29/01/13

GIORNO 98: Italian Express

Mai stato così duro svegliarsi come questa mattina.

Mi sembrava di avere nel mio stomaco una gazzella intera, ancora viva, che voleva saltellare.

Altro che il cinghiale della Brioschi.

E come mai vi chiederete voi mi sono svegliata con questo male di vivere?

Io e quella pazza della Mari, la mia compagna di stanza ieri notte a forza di parlare di cibo siamo state prese da un attacco di fame improvvisa e abbiamo finito per mangiare pasta al tonno alle quattro di notte.

Per poi collassare sul letto.

Quindi la mia giornata di oggi l' ho vissuta tutto il giorno in compagnia di quel maledetto piatto di pasta che non andava nè su nè giù, ma che restava lì come se volesse ricordarmi di non fare mai più una roba del genere.

Giuro, mai più.

Ho perso tre ore per andare a un interview che alla fine si è rivelata un fallimento.
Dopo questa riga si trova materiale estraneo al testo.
### src/rtl/mem_arbiter.sv
// mem_arbiter: shares one 16-bit RAM port between the CPU and a DMA/loader master.
// The CPU owns the port by default. A DMA request is granted after a bounded wait,
// and the CPU is stalled while the DMA owns the port. A wait counter and a burst
// counter keep either side from starving the other.
module mem_arbiter #(
  parameter int M         = 16,
  parameter int MAX_WAIT  = 4,
  parameter int MAX_BURST = 2
) (
  input  logic         clk,
  input  logic         rst,
  input  logic         cpuReq,
  input  logic [M-1:0] cpuAddr,
  input  logic [M-1:0] cpuWData,
  input  logic         cpuWE,
  output logic [M-1:0] cpuRData,
  output logic         cpuStall,
  input  logic         dmaReq,
  input  logic [M-1:0] dmaAddr,
  input  logic [M-1:0] dmaWData,
  input  logic         dmaWE,
  output logic         dmaGnt,
  output logic [M-1:0] dmaRData,
  output logic         dmaValid,
  output logic [M-1:0] ramAddr,
  output logic [M-1:0] ramWData,
  output logic         ramWE,
  input  logic [M-1:0] ramRData
);

  typedef enum logic {
    CPU_OWN = 1'b0,
    DMA_OWN = 1'b1
  } owner_e;

  // Both counters share one width, wide enough for the larger limit.
  localparam int CMAX = (MAX_WAIT > MAX_BURST) ? MAX_WAIT : MAX_BURST;
  localparam int CW   = $clog2(CMAX + 1);

  localparam logic [CW-1:0] WAIT_LAST  = CW'(MAX_WAIT - 1);
  localparam logic [CW-1:0] BURST_LAST = CW'(MAX_BURST - 1);

  owner_e         owner_q, owner_d;
  logic [CW-1:0]  waitCnt_q, waitCnt_d;
  logic [CW-1:0]  burstCnt_q, burstCnt_d;
  logic [M-1:0]   dmaRData_q, dmaRData_d;
  logic           dmaValid_q, dmaValid_d;
  logic           dmaOwns;
  logic           dmaRead;

  // While reset is low the port behaves as if the CPU owns it, so the outputs
  // are defined even before the first reset edge.
  assign dmaOwns = rst && (owner_q == DMA_OWN);
  assign dmaRead = (owner_q == DMA_OWN) && dmaReq && !dmaWE;

  // Ownership and fairness counters; counters clear on every ownership change.
  always_comb begin
    owner_d    = owner_q;
    waitCnt_d  = waitCnt_q;
    burstCnt_d = burstCnt_q;
    case (owner_q)
      CPU_OWN: begin
        if (dmaReq && (!cpuReq || (waitCnt_q == WAIT_LAST))) begin
          owner_d    = DMA_OWN;
          waitCnt_d  = '0;
          burstCnt_d = '0;
        end else if (dmaReq) begin
          waitCnt_d = waitCnt_q + 1'b1;
        end else begin
          waitCnt_d = '0;
        end
      end
      DMA_OWN: begin
        if (!dmaReq || (cpuReq && (burstCnt_q == BURST_LAST))) begin
          owner_d    = CPU_OWN;
          waitCnt_d  = '0;
          burstCnt_d = '0;
        end else if (burstCnt_q != BURST_LAST) begin
          burstCnt_d = burstCnt_q + 1'b1;
        end
      end
      default: begin
        owner_d    = CPU_OWN;
        waitCnt_d  = '0;
        burstCnt_d = '0;
      end
    endcase
  end

  // A granted DMA read is captured so the DMA sees it one cycle later.
  always_comb begin
    dmaRData_d = dmaRData_q;
    dmaValid_d = 1'b0;
    if (dmaRead) begin
      dmaRData_d = ramRData;
      dmaValid_d = 1'b1;
    end
  end

  // State registers; reset takes priority over every transition.
  always_ff @(posedge clk) begin
    if (!rst) begin
      owner_q    <= CPU_OWN;
      waitCnt_q  <= '0;
      burstCnt_q <= '0;
      dmaRData_q <= '0;
      dmaValid_q <= 1'b0;
    end else begin
      owner_q    <= owner_d;
      waitCnt_q  <= waitCnt_d;
      burstCnt_q <= burstCnt_d;
      dmaRData_q <= dmaRData_d;
      dmaValid_q <= dmaValid_d;
    end
  end

  // Port mux and status outputs follow the current owner.
  always_comb begin
    ramAddr  = cpuAddr;
    ramWData = cpuWData;
    ramWE    = cpuReq & cpuWE;
    if (dmaOwns) begin
      ramAddr  = dmaAddr;
      ramWData = dmaWData;
      ramWE    = dmaReq & dmaWE;
    end
  end

  assign dmaGnt   = dmaOwns;
  assign cpuStall = cpuReq & dmaOwns;
  assign cpuRData = ramRData;
  assign dmaRData = dmaRData_q;
  assign dmaValid = dmaValid_q;

endmodule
Dall' invito sembravano promettermi chissà cosa.

Alla fine era un' agenzia di eventi come tutte le altre per cui lavoro che mi avrebbe offerto lavori occasionali e dovevo anche pagarli per fare un training.

No grazie.

Per chi non lo sapesse in Inghilterra è illegale chiedere soldi per questi tipi di servizi.

Ma questo buio lunedì grazie al cielo mi ha regalato uno spiraglio di luce.

La mia cinesina preferita, Chiara Zhang, è venuta qui a Londra qualche giorno e oggi ci siamo viste.

Ringrazio la super collaborazione Zhang/Pellegrini per aver fatto arrivare cibo e libri.

Essenziale.

Perchè quando De Saint Exupery affermava 'l'essenziale è invisibile agli occhi' non aveva mica provato la cucina italiana.